Grafting of Vegetable Crops in the Era of Nanotechnology: A photographic Mini Review

Document Type : Review


1 Horticulture Department, Faculty of Agriculture, Kafrelshiekh University

2 Horticulture Dept., Faculty of Agriculture, Kafrelsheikh Uni., Kafr El-Sheikh, Egypt and College of Agricultural and Food Sciences, King Faisal University, Al-Hassa 31982, Saudi Arabia

3 Vegetable crops Department , Agriculture and Biological Division- National Research Centre

4 Plant Nutrition Department, Agricultural and Biological Research Institute, National Research Centre

5 Plant Pathology institute, ARC, Egypt

6 Soil and Water Dept., Kafrelsheikh Uni.

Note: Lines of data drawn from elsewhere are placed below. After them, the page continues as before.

<file path="config.mk">
export PLATFORM = sky130hd
export DESIGN_NAME = buserr_logger
export DESIGN_NICKNAME = d
export VERILOG_FILES = /design/src/rtl/buserr_pkg.sv /design/src/rtl/buserr_capture.sv /design/src/rtl/buserr_regs.sv /design/src/rtl/buserr_fault.sv /design/src/rtl/buserr_logger.sv
export SDC_FILE = /design/constraint.sdc
export NUM_CORES = 1
export LEC_CHECK = 0
export BUFFER_PORTS_ARGS = -buffer_cell sky130_fd_sc_hd__buf_2
export CAP_MARGIN = 20
export CELL_PAD_IN_SITES_DETAIL_PLACEMENT = 0
export CELL_PAD_IN_SITES_GLOBAL_PLACEMENT = 2
export CORE_ASPECT_RATIO = 1.1
export CORE_MARGIN = 2
export CORE_UTILIZATION = 29
export CTS_BUF_LIST = sky130_fd_sc_hd__clkbuf_16
export DETAILED_ROUTE_END_ITERATION = 12
export GPL_TIMING_DRIVEN = 0
export PLACE_DENSITY = 0.93
export SLEW_MARGIN = 40
export SYNTH_ARGS = -nofsm -noshare
export SYNTH_HDL_FRONTEND = slang
export SYNTH_SLANG_ARGS = --single-unit
</file>
<file path="constraint.sdc">
create_clock -name clk -period 3.8 [get_ports clk]
set_input_delay 1.14 -clock clk [delete_from_list [all_inputs] [get_ports clk]]
set_output_delay 1.14 -clock clk [all_outputs]
set_load 0.005 [all_outputs]
</file>
<file path="src/rtl/buserr_pkg.sv">
package buserr_pkg;
  localparam int DATA_W = 32;

  localparam logic [7:0] OFS_CORE_ID = 8'h00;
  localparam logic [7:0] OFS_REV_ID  = 8'h04;
  localparam logic [7:0] OFS_FLT_EN  = 8'h08;
  localparam logic [7:0] OFS_VALID   = 8'h0C;
  localparam logic [7:0] OFS_CLEAR   = 8'h10;
  localparam logic [7:0] OFS_LOG0    = 8'h14;
  localparam logic [7:0] OFS_LOG1    = 8'h18;
  localparam logic [7:0] OFS_LOG3    = 8'h20;
  localparam logic [7:0] OFS_LOG5    = 8'h28;

  typedef struct packed {
    logic [2:0] eclass;
    logic [3:0] opc;
    logic [5:0] len;
    logic       noncpu;
    logic [6:0] init_id;
  } err_rec_t;
endpackage

</file>
<file path="src/rtl/buserr_capture.sv">
module buserr_capture
  import buserr_pkg::*;
#(
  parameter int ADDR_W = 32
) (
  input  logic              clk,
  input  logic              rst,
  input  logic              clr_i,
  input  logic              rpt_vld_i,
  input  err_rec_t          rpt_i,
  input  logic [ADDR_W-1:0] rpt_addr_i,
  output logic              vld_o,
  output logic              vld_nxt_o,
  output err_rec_t          rec_o,
  output logic [ADDR_W-1:0] rec_addr_o
);
  logic take;
  // clear has priority, then an arriving report is accepted
  assign take      = rpt_vld_i && (!vld_o || clr_i);
  assign vld_nxt_o = take || (vld_o && !clr_i);

  always_ff @(posedge clk) begin
    if (rst) begin
      vld_o      <= 1'b0;
      rec_o      <= '0;
      rec_addr_o <= '0;
    end else begin
      vld_o <= vld_nxt_o;
      if (take) begin
        rec_o      <= rpt_i;
        rec_addr_o <= rpt_addr_i;
      end
    end
  end

  a_r3_capture: assert property (@(posedge clk) disable iff (rst)
    rpt_vld_i |=> vld_o);
  a_r4_hold_first: assert property (@(posedge clk) disable iff (rst)
    (vld_o && !clr_i) |=> ($stable(rec_o) && $stable(rec_addr_o) && vld_o));
  a_r5_clear: assert property (@(posedge clk) disable iff (rst)
    (clr_i && !rpt_vld_i) |=> !vld_o);
  a_r6_clear_and_new: assert property (@(posedge clk) disable iff (rst)
    (clr_i && rpt_vld_i) |=> (vld_o && rec_o == $past(rpt_i)));
endmodule

</file>
<file path="src/rtl/buserr_regs.sv">
module buserr_regs
  import buserr_pkg::*;
#(
  parameter int          REG_AW  = 8,
  parameter int          ADDR_W  = 32,
  parameter logic [31:0] CORE_ID = 32'h0000_E10C,
  parameter logic [31:0] REV_ID  = 32'h0000_0001
) (
  input  logic              clk,
  input  logic              rst,
  input  logic              wr_en_i,
  input  logic              rd_en_i,
  input  logic [REG_AW-1:0] addr_i,
  input  logic [DATA_W-1:0] wdata_i,
  input  logic              vld_i,
  input  err_rec_t          rec_i,
  input  logic [ADDR_W-1:0] rec_addr_i,
  output logic [DATA_W-1:0] rdata_o,
  output logic              clr_o,
  output logic              en_o,
  output logic              en_nxt_o
);
  localparam int PAD = (REG_AW > 8) ? REG_AW - 8 : 0;

  logic [7:0]        ofs;
  logic              hi_zero;
  logic [DATA_W-1:0] word0, word5, word3, rd_mux;

  assign ofs = addr_i[7:0];
  generate
    if (PAD > 0) begin : g_hi
      assign hi_zero = (addr_i[REG_AW-1:8] == '0);
    end else begin : g_nohi
      assign hi_zero = 1'b1;
    end
  endgenerate

  assign clr_o    = wr_en_i && hi_zero && ofs == OFS_CLEAR && wdata_i[0];
  assign en_nxt_o = (wr_en_i && hi_zero && ofs == OFS_FLT_EN) ? wdata_i[0] : en_o;

  always_comb begin
    word0        = '0;
    word0[4:1]   = rec_i.opc;
    word0[10:8]  = rec_i.eclass;
    word0[21:16] = rec_i.len;
    word5        = '0;
    word5[0]     = rec_i.noncpu;
    if (rec_i.noncpu) begin
      word5[3:2]  = rec_i.init_id[6:5];
      word5[11:7] = rec_i.init_id[4:0];
    end else begin
      word5[3:2]  = rec_i.init_id[1:0];
    end
    word3 = DATA_W'(rec_addr_i);
  end

  always_comb begin
    rd_mux = '0;
    if (hi_zero) begin
      case (ofs)
        OFS_CORE_ID: rd_mux = CORE_ID;
        OFS_REV_ID:  rd_mux = REV_ID;
        OFS_FLT_EN:  rd_mux = {{(DATA_W-1){1'b0}}, en_o};
        OFS_VALID:   rd_mux = {{(DATA_W-1){1'b0}}, vld_i};
        OFS_LOG0:    rd_mux = word0;
        OFS_LOG1:    rd_mux = '0;
        OFS_LOG3:    rd_mux = word3;
        OFS_LOG5:    rd_mux = word5;
        default:     rd_mux = '0;
      endcase
    end
  end

  always_ff @(posedge clk) begin
    if (rst) begin
      en_o    <= 1'b0;
      rdata_o <= '0;
    end else begin
      en_o <= en_nxt_o;
      if (rd_en_i) rdata_o <= rd_mux;
    end
  end

  a_r9_enable_write: assert property (@(posedge clk) disable iff (rst)
    (wr_en_i && hi_zero && ofs == OFS_FLT_EN) |=> (en_o == $past(wdata_i[0])));
  a_r2_rdata_hold: assert property (@(posedge clk) disable iff (rst)
    !rd_en_i |=> $stable(rdata_o));
endmodule

</file>
<file path="src/rtl/buserr_fault.sv">
module buserr_fault (
  input  logic clk,
  input  logic rst,
  input  logic vld_nxt_i,
  input  logic en_nxt_i,
  output logic fault_o
);
  always_ff @(posedge clk) begin
    if (rst) fault_o <= 1'b0;
    else     fault_o <= vld_nxt_i && en_nxt_i;
  end
endmodule

</file>
<file path="src/rtl/buserr_logger.sv">
module buserr_logger
  import buserr_pkg::*;
#(
  parameter int          REG_AW  = 8,
  parameter int          ADDR_W  = 32,
  parameter logic [31:0] CORE_ID = 32'h0000_E10C,
  parameter logic [31:0] REV_ID  = 32'h0000_0001
) (
  input  logic              clk,
  input  logic              rst,
  input  logic              reg_wr_en,
  input  logic              reg_rd_en,
  input  logic [REG_AW-1:0] reg_addr,
  input  logic [31:0]       reg_wdata,
  output logic [31:0]       reg_rdata,
  input  logic              err_valid,
  input  logic [2:0]        err_class,
  input  logic [3:0]        err_opc,
  input  logic [5:0]        err_len,
  input  logic [ADDR_W-1:0] err_addr,
  input  logic              err_noncpu,
  input  logic [6:0]        err_init_id,
  output logic              fault_o
);
  err_rec_t          rpt, rec;
  logic [ADDR_W-1:0] rec_addr;
  logic              vld, vld_nxt, clr, en, en_nxt;

  assign rpt = '{eclass: err_class, opc: err_opc, len: err_len,
                 noncpu: err_noncpu, init_id: err_init_id};

  buserr_capture #(.ADDR_W(ADDR_W)) u_cap (
    .clk(clk), .rst(rst), .clr_i(clr), .rpt_vld_i(err_valid),
    .rpt_i(rpt), .rpt_addr_i(err_addr), .vld_o(vld),
    .vld_nxt_o(vld_nxt), .rec_o(rec), .rec_addr_o(rec_addr));

  buserr_regs #(.REG_AW(REG_AW), .ADDR_W(ADDR_W),
                .CORE_ID(CORE_ID), .REV_ID(REV_ID)) u_regs (
    .clk(clk), .rst(rst), .wr_en_i(reg_wr_en), .rd_en_i(reg_rd_en),
    .addr_i(reg_addr), .wdata_i(reg_wdata), .vld_i(vld), .rec_i(rec),
    .rec_addr_i(rec_addr), .rdata_o(reg_rdata), .clr_o(clr),
    .en_o(en), .en_nxt_o(en_nxt));

  buserr_fault u_flt (
    .clk(clk), .rst(rst), .vld_nxt_i(vld_nxt), .en_nxt_i(en_nxt),
    .fault_o(fault_o));

  a_r9_fault_level: assert property (@(posedge clk) disable iff (rst)
    fault_o == (vld && en));
  a_r1_fault_needs_record: assert property (@(posedge clk) disable iff (rst)
    fault_o |-> vld);
endmodule

</file>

7 DE MÉK, Institute of Animal Science, Biotechnology and Nature Conservation, Department of Animal Husbandry, Nanofood Laboratory, Debrecen University, 4032 Debrecen, Hungary


It is well known that grafting, as a special plant propagation technique, is forming new plant by joining the scion (an aerial part of a plant) to a rootstock (another root part of a plant). This new plant (grafted plant) is employed to improve plant production, by getting greater plant development, vigor, and defense against abiotic/biotic stresses, as well as improving the uptake of nutrients, and their use efficiency. The grafted vegetable crops are common to overcome many plant diseases like Fusarium wilt. The most well-known grafted vegetables include both solanaceous and cucurbitaceous seedlings mainly in Europe, Asia, and North America. How can improve the efficiency of grafting process? Can the applied nanoparticles improve the quality of fruits and their nutrient content in grafted vegetables? This is a call by the Environment, Biodiversity and Soil Security (EBSS) for submitting new manuscripts for more investigations concerning the role of nanoparticles like nanofertilizers in enhancing the productivity of grafted vegetables mainly under different stresses.